+++ GIVEN DATA
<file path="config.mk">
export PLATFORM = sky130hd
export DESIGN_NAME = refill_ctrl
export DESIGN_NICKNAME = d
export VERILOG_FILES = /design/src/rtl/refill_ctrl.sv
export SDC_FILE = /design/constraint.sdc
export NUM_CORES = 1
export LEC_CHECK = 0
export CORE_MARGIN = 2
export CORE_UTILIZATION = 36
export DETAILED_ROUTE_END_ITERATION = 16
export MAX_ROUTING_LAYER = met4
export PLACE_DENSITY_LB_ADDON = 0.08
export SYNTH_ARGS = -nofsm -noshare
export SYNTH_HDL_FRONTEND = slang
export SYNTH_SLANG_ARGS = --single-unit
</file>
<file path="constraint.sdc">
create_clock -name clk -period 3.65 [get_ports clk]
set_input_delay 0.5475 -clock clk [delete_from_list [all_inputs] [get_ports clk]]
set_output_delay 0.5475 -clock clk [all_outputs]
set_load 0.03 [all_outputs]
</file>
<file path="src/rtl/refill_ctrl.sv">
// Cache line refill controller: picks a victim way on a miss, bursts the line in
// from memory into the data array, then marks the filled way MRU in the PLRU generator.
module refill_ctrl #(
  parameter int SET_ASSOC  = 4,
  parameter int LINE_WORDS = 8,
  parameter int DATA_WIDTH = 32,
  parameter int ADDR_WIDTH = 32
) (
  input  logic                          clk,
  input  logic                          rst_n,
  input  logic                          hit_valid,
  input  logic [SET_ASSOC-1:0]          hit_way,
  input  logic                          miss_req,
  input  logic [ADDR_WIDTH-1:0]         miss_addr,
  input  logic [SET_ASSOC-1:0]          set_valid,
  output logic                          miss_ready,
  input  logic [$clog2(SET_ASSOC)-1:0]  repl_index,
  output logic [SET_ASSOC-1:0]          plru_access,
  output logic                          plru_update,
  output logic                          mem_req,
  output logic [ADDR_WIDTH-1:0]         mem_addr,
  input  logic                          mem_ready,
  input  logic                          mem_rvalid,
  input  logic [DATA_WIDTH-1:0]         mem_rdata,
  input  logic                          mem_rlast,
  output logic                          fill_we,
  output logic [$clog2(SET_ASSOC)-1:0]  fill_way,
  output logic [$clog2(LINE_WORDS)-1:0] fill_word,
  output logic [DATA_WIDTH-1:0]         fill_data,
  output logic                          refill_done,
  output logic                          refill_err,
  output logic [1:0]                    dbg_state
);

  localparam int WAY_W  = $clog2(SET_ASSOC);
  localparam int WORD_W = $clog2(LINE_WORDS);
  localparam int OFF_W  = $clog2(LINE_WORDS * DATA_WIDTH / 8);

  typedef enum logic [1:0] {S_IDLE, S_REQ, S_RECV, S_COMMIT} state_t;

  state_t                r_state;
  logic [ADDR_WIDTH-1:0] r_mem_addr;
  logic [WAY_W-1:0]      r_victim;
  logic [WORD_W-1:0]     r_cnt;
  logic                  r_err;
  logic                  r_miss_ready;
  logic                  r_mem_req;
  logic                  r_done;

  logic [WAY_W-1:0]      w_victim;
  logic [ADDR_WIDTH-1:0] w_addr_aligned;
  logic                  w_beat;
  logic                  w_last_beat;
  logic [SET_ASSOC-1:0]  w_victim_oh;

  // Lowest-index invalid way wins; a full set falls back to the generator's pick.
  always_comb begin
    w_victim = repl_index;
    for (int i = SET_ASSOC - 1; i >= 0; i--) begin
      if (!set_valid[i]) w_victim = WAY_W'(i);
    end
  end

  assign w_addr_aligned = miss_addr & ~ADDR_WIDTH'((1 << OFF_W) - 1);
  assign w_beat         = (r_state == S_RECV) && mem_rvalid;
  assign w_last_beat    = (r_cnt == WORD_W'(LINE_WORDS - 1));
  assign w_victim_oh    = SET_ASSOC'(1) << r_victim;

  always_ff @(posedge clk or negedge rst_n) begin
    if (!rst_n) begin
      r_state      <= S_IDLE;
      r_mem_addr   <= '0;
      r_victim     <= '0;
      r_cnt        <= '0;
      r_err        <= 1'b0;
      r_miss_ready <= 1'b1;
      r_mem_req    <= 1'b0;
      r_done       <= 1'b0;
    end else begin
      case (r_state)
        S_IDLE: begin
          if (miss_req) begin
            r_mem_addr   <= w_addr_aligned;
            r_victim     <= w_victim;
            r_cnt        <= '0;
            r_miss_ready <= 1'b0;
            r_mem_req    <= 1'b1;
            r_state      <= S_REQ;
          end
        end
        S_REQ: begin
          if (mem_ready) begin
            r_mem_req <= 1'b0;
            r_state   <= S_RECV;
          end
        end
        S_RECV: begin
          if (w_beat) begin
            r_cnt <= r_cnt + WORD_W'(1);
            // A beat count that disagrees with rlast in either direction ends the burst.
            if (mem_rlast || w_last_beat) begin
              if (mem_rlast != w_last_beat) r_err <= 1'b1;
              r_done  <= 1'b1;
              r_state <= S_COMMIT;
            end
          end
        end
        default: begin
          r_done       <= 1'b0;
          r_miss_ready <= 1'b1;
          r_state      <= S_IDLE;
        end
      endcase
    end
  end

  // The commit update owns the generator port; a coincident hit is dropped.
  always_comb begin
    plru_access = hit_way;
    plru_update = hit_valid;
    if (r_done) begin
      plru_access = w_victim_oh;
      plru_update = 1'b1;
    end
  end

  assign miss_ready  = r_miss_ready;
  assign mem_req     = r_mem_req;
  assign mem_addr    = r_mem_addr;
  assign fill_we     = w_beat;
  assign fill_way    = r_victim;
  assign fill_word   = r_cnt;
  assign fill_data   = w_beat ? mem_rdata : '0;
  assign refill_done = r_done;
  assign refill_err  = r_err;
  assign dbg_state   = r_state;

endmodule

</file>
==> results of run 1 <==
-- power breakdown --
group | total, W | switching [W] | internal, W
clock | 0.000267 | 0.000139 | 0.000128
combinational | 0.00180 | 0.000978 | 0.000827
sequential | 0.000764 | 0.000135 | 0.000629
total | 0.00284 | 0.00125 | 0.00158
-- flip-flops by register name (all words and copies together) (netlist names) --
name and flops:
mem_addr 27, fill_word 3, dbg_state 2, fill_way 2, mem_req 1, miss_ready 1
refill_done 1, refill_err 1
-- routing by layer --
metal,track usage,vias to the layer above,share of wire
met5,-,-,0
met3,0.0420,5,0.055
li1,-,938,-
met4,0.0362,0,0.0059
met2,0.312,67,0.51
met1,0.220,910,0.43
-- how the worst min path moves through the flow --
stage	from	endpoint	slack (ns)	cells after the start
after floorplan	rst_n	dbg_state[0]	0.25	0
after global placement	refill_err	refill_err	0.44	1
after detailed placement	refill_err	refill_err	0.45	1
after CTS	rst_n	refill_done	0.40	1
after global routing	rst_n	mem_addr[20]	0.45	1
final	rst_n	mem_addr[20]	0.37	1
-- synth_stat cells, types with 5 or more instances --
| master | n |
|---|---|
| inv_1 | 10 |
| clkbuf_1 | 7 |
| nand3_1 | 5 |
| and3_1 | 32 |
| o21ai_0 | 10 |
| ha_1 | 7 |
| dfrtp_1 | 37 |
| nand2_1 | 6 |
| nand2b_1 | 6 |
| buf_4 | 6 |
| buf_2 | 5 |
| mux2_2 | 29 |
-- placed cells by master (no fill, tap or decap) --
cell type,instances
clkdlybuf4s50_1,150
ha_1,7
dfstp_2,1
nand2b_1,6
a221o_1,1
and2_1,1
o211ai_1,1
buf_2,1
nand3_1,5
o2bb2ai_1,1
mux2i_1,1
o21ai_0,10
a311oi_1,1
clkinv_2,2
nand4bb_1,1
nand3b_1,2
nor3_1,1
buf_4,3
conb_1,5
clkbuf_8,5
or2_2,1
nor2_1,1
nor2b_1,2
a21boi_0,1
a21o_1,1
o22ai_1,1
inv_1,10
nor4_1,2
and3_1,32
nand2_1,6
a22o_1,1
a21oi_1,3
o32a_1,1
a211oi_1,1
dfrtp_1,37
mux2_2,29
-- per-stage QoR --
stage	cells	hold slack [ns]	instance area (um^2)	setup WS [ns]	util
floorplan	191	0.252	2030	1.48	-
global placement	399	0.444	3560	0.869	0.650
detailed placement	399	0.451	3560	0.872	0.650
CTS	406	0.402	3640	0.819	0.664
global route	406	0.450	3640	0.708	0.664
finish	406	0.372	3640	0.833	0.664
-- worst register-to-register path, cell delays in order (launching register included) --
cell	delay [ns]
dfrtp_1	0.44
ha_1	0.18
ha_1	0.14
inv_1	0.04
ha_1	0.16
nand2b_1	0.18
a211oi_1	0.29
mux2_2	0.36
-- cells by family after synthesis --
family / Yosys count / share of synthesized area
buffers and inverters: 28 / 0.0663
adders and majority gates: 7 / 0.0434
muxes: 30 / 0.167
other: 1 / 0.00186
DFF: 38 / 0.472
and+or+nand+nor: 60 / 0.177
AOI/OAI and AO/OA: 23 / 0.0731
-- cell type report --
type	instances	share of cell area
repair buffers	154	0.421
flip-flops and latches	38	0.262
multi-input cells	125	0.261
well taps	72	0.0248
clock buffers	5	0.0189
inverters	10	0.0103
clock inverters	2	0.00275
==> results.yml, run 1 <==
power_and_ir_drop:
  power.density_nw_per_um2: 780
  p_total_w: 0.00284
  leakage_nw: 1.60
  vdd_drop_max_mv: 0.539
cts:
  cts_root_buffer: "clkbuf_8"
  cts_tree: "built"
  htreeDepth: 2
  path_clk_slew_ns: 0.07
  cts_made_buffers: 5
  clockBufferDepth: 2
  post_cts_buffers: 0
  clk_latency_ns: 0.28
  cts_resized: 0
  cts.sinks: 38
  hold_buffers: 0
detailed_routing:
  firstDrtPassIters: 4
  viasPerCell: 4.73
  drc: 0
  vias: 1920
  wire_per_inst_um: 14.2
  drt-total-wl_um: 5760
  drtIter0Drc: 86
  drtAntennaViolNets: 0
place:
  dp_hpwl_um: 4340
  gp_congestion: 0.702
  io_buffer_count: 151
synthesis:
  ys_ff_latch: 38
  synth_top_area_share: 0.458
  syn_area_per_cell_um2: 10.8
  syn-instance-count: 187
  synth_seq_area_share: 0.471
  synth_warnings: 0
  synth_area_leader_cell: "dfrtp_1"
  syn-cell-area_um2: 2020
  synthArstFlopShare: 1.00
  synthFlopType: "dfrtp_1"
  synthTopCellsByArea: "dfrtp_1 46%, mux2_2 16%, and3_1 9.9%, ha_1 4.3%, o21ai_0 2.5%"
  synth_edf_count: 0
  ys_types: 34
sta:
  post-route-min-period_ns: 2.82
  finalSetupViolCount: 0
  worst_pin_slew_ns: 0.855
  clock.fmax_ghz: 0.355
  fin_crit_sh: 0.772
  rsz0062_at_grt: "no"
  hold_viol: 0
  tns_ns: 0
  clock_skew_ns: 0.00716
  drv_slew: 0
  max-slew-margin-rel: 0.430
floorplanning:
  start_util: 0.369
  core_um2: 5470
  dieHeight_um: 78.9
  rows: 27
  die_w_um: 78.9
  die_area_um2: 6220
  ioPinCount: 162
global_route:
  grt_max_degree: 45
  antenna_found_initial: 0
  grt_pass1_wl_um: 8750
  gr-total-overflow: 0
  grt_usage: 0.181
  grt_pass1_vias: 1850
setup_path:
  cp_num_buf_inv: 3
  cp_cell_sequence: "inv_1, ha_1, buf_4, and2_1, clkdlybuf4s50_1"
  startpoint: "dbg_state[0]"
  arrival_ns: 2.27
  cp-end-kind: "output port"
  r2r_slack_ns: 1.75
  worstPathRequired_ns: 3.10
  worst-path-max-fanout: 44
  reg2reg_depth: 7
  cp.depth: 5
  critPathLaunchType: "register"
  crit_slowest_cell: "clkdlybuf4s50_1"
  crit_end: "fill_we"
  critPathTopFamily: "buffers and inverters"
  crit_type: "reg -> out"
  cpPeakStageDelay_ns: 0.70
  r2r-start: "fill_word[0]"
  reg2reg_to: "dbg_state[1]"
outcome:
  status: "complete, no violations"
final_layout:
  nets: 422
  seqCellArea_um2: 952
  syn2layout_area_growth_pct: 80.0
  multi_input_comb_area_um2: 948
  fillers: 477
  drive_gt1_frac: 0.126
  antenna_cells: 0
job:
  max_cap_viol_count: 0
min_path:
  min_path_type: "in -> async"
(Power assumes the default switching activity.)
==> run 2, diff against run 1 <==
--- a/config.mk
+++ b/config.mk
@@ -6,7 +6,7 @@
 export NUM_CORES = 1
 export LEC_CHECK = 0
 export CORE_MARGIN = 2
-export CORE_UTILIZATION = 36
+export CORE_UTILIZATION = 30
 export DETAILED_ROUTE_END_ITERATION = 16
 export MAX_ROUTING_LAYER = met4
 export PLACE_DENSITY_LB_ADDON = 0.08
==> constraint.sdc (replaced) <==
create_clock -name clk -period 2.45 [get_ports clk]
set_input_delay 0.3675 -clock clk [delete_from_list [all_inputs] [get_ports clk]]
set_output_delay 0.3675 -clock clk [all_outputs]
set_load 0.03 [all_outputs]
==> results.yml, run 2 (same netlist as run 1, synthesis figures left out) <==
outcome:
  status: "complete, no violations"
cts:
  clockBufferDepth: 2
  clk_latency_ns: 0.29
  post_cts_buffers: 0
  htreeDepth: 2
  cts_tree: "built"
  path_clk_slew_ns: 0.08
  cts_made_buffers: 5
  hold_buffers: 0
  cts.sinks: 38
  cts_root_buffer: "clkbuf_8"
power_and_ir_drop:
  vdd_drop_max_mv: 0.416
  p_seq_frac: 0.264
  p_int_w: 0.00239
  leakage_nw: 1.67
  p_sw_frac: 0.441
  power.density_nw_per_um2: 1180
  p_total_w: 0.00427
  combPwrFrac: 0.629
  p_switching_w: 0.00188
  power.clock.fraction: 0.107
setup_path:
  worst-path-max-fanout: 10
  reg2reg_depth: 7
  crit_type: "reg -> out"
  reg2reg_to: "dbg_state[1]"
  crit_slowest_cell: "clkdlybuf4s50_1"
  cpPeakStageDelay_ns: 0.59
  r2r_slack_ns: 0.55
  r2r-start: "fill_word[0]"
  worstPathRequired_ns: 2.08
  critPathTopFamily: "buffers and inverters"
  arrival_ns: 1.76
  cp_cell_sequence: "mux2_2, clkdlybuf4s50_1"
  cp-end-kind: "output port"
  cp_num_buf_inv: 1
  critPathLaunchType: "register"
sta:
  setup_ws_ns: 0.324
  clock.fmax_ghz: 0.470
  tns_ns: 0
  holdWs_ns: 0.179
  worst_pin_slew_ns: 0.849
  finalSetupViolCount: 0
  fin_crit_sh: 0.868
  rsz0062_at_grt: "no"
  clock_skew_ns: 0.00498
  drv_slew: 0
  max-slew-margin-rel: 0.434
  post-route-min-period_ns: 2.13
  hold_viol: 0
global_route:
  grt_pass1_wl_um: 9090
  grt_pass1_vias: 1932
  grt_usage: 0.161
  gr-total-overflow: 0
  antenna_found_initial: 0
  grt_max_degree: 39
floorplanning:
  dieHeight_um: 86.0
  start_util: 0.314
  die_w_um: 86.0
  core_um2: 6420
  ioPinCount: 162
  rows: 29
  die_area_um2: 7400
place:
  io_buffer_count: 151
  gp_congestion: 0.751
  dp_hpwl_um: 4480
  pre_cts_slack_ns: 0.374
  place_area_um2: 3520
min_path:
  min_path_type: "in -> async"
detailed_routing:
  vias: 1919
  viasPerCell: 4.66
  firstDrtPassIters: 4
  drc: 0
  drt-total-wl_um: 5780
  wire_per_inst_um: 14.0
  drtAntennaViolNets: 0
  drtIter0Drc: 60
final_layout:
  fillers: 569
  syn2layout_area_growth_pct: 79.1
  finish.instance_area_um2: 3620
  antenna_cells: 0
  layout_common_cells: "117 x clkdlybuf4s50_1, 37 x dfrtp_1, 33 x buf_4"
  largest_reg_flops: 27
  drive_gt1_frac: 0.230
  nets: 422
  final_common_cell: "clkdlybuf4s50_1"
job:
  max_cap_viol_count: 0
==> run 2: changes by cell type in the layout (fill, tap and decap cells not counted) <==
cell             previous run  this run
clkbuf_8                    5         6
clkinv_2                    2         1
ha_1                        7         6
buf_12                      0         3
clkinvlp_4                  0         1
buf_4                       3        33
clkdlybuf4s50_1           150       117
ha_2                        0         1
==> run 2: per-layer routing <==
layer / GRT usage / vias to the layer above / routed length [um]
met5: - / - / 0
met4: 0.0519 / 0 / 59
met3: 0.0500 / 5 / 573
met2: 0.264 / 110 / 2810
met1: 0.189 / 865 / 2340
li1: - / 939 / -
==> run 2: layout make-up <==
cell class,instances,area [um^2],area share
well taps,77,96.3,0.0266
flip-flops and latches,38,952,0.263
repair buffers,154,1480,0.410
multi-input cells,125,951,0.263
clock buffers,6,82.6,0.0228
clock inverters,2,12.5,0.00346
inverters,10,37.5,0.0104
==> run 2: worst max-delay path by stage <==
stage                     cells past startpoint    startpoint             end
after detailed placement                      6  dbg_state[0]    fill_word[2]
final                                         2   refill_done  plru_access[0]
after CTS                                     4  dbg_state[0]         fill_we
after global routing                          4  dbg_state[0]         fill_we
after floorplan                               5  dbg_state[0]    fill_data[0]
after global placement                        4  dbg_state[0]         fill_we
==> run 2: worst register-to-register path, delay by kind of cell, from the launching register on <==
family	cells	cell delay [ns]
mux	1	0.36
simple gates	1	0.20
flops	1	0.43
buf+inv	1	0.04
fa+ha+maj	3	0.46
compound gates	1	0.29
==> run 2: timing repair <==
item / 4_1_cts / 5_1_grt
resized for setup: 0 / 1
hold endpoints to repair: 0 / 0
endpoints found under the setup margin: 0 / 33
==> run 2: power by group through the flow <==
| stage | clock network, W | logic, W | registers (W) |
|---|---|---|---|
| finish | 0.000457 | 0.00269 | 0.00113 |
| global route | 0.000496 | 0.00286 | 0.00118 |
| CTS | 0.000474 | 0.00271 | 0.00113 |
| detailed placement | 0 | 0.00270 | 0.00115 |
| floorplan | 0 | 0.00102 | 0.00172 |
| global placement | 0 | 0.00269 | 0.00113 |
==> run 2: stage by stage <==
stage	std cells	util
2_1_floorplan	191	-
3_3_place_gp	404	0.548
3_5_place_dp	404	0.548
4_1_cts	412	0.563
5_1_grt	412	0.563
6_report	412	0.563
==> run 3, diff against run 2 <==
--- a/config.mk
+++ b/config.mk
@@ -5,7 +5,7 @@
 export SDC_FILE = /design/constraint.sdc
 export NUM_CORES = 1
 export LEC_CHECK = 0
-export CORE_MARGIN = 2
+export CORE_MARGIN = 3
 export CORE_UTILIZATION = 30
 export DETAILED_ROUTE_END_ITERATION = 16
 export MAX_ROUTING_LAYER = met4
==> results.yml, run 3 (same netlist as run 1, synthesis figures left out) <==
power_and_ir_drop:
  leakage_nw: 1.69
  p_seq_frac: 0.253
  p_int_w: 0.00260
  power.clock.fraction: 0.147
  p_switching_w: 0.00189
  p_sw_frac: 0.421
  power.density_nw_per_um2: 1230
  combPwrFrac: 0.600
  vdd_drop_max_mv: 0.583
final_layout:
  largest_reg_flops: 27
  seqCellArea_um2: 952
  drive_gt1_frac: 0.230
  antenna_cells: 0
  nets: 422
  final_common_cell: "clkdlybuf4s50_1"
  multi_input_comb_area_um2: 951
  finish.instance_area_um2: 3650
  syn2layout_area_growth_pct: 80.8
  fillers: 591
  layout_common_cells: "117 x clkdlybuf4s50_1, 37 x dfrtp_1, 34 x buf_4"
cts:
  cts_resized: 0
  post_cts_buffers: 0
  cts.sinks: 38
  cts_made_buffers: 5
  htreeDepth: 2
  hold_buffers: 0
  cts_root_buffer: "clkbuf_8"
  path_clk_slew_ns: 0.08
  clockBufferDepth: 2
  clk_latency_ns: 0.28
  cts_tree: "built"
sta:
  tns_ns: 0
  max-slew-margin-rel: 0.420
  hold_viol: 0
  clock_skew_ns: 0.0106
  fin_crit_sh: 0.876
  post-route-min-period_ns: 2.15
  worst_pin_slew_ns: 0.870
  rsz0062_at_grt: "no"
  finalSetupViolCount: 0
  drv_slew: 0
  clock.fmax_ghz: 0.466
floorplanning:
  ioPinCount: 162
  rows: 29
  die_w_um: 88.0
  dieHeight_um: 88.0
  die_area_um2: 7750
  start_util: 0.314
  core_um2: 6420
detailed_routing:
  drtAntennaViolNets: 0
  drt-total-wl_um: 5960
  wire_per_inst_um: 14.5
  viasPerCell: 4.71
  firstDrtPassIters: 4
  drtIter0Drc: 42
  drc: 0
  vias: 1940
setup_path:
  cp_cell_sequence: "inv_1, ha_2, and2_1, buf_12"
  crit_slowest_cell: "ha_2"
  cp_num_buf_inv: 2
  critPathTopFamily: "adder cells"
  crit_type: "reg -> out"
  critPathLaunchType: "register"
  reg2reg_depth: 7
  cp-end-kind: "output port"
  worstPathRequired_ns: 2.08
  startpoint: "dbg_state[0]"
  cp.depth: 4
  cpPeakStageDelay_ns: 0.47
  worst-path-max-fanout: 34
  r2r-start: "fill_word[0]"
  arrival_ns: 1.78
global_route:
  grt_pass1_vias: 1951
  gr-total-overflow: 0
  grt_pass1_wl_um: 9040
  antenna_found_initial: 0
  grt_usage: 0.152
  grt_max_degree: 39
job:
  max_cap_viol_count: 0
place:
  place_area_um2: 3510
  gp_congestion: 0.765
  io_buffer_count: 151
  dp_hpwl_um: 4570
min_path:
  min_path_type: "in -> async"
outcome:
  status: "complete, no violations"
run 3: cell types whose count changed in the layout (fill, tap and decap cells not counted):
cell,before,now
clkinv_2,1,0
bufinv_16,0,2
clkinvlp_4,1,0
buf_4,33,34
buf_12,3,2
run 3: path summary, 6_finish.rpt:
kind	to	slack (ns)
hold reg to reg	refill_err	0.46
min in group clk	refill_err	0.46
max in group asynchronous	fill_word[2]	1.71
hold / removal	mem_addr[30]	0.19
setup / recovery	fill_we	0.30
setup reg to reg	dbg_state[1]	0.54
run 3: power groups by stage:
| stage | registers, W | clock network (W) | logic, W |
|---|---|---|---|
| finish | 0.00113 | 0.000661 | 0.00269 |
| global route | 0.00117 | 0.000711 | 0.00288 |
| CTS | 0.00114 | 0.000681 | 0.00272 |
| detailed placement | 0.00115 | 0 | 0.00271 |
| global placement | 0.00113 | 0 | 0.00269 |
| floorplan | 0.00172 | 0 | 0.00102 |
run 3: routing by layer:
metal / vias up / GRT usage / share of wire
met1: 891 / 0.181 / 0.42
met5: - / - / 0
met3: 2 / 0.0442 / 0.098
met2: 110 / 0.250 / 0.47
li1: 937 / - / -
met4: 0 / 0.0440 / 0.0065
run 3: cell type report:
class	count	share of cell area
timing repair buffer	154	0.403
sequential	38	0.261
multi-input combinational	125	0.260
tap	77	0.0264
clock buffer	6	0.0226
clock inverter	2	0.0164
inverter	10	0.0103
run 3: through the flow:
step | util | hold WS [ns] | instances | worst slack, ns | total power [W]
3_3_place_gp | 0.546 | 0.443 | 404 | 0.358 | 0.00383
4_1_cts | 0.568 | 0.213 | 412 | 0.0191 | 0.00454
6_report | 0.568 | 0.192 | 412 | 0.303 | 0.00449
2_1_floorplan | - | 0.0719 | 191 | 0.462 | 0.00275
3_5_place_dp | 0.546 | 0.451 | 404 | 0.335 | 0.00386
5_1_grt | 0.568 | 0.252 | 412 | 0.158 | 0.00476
++++++
*EXERCISE:* How many lines in the records hold the string "diff"? The number alone is the answer.

*EXERCISE SOLUTION:* 2